When Amazon SageMaker receives the request, it sets the endpoint status to Creating
. After it creates the endpoint, it sets the status to InService
. Amazon SageMaker can then process incoming requests for inferences. To check the status of an endpoint, use the DescribeEndpoint API.
If any of the models hosted at this endpoint get model data from an Amazon S3 location, Amazon SageMaker uses AWS Security Token Service to download model artifacts from the S3 path you provided. AWS STS is activated in your IAM user account by default. If you previously deactivated AWS STS for a region, you need to reactivate AWS STS for that region. For more information, see Activating and Deactivating AWS STS in an AWS Region in the AWS Identity and Access Management User Guide .
Note
To add the IAM role policies for using this API operation, go to the IAM console , and choose Roles in the left navigation pane. Search the IAM role that you want to grant access to use the CreateEndpoint and CreateEndpointConfig API operations, add the following policies to the role.
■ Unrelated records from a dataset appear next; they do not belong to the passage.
File: src/rtl/asm_pkg.sv
// Shared definitions for the ASM controller / datapath pair.
// Holds the status word width and encodings that the datapath returns to
// the controller, and the controller state codes.
package asm_pkg;

    localparam int STATUS_W = 32;

    localparam logic [STATUS_W-1:0] STATUS_TRUE  = 32'd1;
    localparam logic [STATUS_W-1:0] STATUS_FALSE = 32'd0;

    typedef enum logic [2:0] {
        ST_IDLE = 3'd1,
        ST_LOOP = 3'd4
    } ctrl_state_t;

endpackage
--- src/rtl/rs485_uart_tx.sv ---
// RS485 UART transmitter: ready/valid byte input, driver-enable guard times and
// frame chaining. Define RS485_TX_PARITY_EN to build the parity bit.
module rs485_uart_tx
    import rs485_pkg::*;
#(
    parameter int UART_BPS     = 9600,
    parameter int CLK_FREQ     = 50_000_000,
    parameter int DATA_BITS    = 8,
    parameter int STOP_BITS    = 1,
    parameter int PARITY_ODD   = 0,
    parameter int GUARD_CYCLES = 16
) (
    input  logic       sys_clk,
    input  logic       sys_rst,
    input  logic [7:0] pi_data,
    input  logic       pi_valid,
    output logic       pi_ready,
    output logic       tx,
    output logic       de,
    output logic       busy,
    output logic       tx_done
);

    localparam int GW = (GUARD_CYCLES > 0) ? $clog2(GUARD_CYCLES + 1) : 1;
    localparam logic [GW-1:0] GUARD_LAST = GW'((GUARD_CYCLES > 0) ? GUARD_CYCLES - 1 : 0);
    localparam logic [2:0] DATA_LAST = 3'(DATA_BITS - 1);
    localparam logic [2:0] STOP_LAST = 3'(STOP_BITS - 1);

    tx_state_t            state;
    tx_state_t            next_state;
    logic [DATA_BITS-1:0] shift_reg;
    logic [DATA_BITS-1:0] shift_next;
    logic [2:0]           bit_cnt;
    logic [2:0]           bit_cnt_next;
    logic [GW-1:0]        guard_cnt;
    logic [GW-1:0]        guard_cnt_next;
    logic                 bit_end;
    logic                 bit_end_next;
    logic                 baud_clear;
    logic                 accept;
    logic                 state_change;
    logic                 tx_next;
    logic                 tx_done_next;

`ifdef RS485_TX_PARITY_EN
    logic parity_bit;
`endif

    assign pi_ready     = (state == IDLE || state == TRAIL) && !sys_rst;
    assign accept       = pi_valid && pi_ready;
    assign state_change = (next_state != state);
    assign baud_clear   = state_change || (state == IDLE);

    rs485_baud_gen #(
        .CLK_FREQ (CLK_FREQ),
        .UART_BPS (UART_BPS)
    ) u_baud (
        .clk          (sys_clk),
        .rst          (sys_rst),
        .clear        (baud_clear),
        .bit_end      (bit_end),
        .bit_end_next (bit_end_next)
    );

    always_comb begin
        next_state = state;
        case (state)
            IDLE: begin
                if (accept) begin
                    if (GUARD_CYCLES == 0) next_state = START;
                    else                   next_state = LEAD;
                end
            end
            LEAD:  if (guard_cnt == GUARD_LAST) next_state = START;
            START: if (bit_end) next_state = DATA;
            DATA: begin
                if (bit_end && bit_cnt == DATA_LAST) begin
`ifdef RS485_TX_PARITY_EN
                    next_state = PARITY;
`else
                    next_state = STOP;
`endif
                end
            end
`ifdef RS485_TX_PARITY_EN
            PARITY: if (bit_end) next_state = STOP;
`endif
            STOP: begin
                if (bit_end && bit_cnt == STOP_LAST) begin
                    if (GUARD_CYCLES == 0) next_state = IDLE;
                    else                   next_state = TRAIL;
                end
            end
            // A byte accepted during the trail guard restarts without a new lead-in.
            TRAIL: begin
                if (accept)                         next_state = START;
                else if (guard_cnt == GUARD_LAST)   next_state = IDLE;
            end
            default: next_state = IDLE;
        endcase
    end

    // Registered outputs are decoded from next-cycle values so they line up with the state register.
    always_comb begin
        shift_next     = shift_reg;
        bit_cnt_next   = bit_cnt;
        guard_cnt_next = '0;
        if (accept) begin
            shift_next = pi_data[DATA_BITS-1:0];
        end else if (state == DATA && bit_end) begin
            shift_next = shift_reg >> 1;
        end
        if (state_change) begin
            bit_cnt_next = '0;
        end else if (bit_end && (state == DATA || state == STOP)) begin
            bit_cnt_next = bit_cnt + 3'd1;
        end
        if (!state_change && (state == LEAD || state == TRAIL)) begin
            guard_cnt_next = guard_cnt + GW'(1);
        end
        case (next_state)
            START:   tx_next = 1'b0;
            DATA:    tx_next = shift_next[0];
`ifdef RS485_TX_PARITY_EN
            PARITY:  tx_next = parity_bit;
`endif
            default: tx_next = 1'b1;
        endcase
        tx_done_next = (next_state == STOP) && bit_end_next && (bit_cnt_next == STOP_LAST);
    end

    always_ff @(posedge sys_clk) begin
        if (sys_rst) begin
            state     <= IDLE;
            shift_reg <= '0;
            bit_cnt   <= '0;
            guard_cnt <= '0;
            tx        <= 1'b1;
            de        <= 1'b0;
            busy      <= 1'b0;
            tx_done   <= 1'b0;
        end else begin
            state     <= next_state;
            shift_reg <= shift_next;
            bit_cnt   <= bit_cnt_next;
            guard_cnt <= guard_cnt_next;
            tx        <= tx_next;
            de        <= (next_state != IDLE);
            busy      <= (next_state != IDLE);
            tx_done   <= tx_done_next;
        end
    end

`ifdef RS485_TX_PARITY_EN
    always_ff @(posedge sys_clk) begin
        if (sys_rst) begin
            parity_bit <= 1'b0;
        end else if (accept) begin
            parity_bit <= (PARITY_ODD != 0) ? ~^pi_data[DATA_BITS-1:0] : ^pi_data[DATA_BITS-1:0];
        end
    end
`endif

endmodule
Option 1: For a full Amazon SageMaker access, search and attach the AmazonSageMakerFullAccess
policy.
Option 2: For granting a limited access to an IAM role, paste the following Action elements manually into the JSON file of the IAM role: "Action": ["sagemaker:CreateEndpoint", "sagemaker:CreateEndpointConfig"]
"Resource": [
"arn:aws:sagemaker:region:account-id:endpoint/endpointName"
"arn:aws:sagemaker:region:account-id:endpoint-config/endpointConfigName"
]
For more information, see Amazon SageMaker API Permissions: Actions, Permissions, and Resources Reference .
See also: AWS API Documentation
See ‘aws help’ for descriptions of global parameters.
create-endpoint
--endpoint-name <value>
--endpoint-config-name <value>
[--tags <value>]
[--cli-input-json | --cli-input-yaml]
[--generate-cli-skeleton <value>]
--endpoint-name
(string)
The name of the endpoint.The name must be unique within an AWS Region in your AWS account. The name is case-insensitive in
CreateEndpoint
, but the case is preserved and must be matched in .
--endpoint-config-name
(string)
The name of an endpoint configuration. For more information, see CreateEndpointConfig .
--tags
(list)
An array of key-value pairs. You can use tags to categorize your AWS resources in different ways, for example, by purpose, owner, or environment. For more information, see Tagging AWS Resources .
(structure)
Describes a tag.
Key -> (string)
The tag key.
Value -> (string)
The tag value.
Shorthand Syntax:
Key=string,Value=string ...
JSON Syntax:
[
{
"Key": "string",
"Value": "string"
}
...
]
--cli-input-json
| --cli-input-yaml
(string)
Reads arguments from the JSON string provided. The JSON string follows the format provided by --generate-cli-skeleton
. If other arguments are provided on the command line, those values will override the JSON-provided values. It is not possible to pass arbitrary binary values using a JSON-provided value as the string will be taken literally. This may not be specified along with --cli-input-yaml
.
--generate-cli-skeleton
(string)
Prints a JSON skeleton to standard output without sending an API request. If provided with no value or the value input
, prints a sample input JSON that can be used as an argument for --cli-input-json
. Similarly, if provided yaml-input
it will print a sample input YAML that can be used with --cli-input-yaml
. If provided with the value output
, it validates the command inputs and returns a sample output JSON for that command.
See ‘aws help’ for descriptions of global parameters.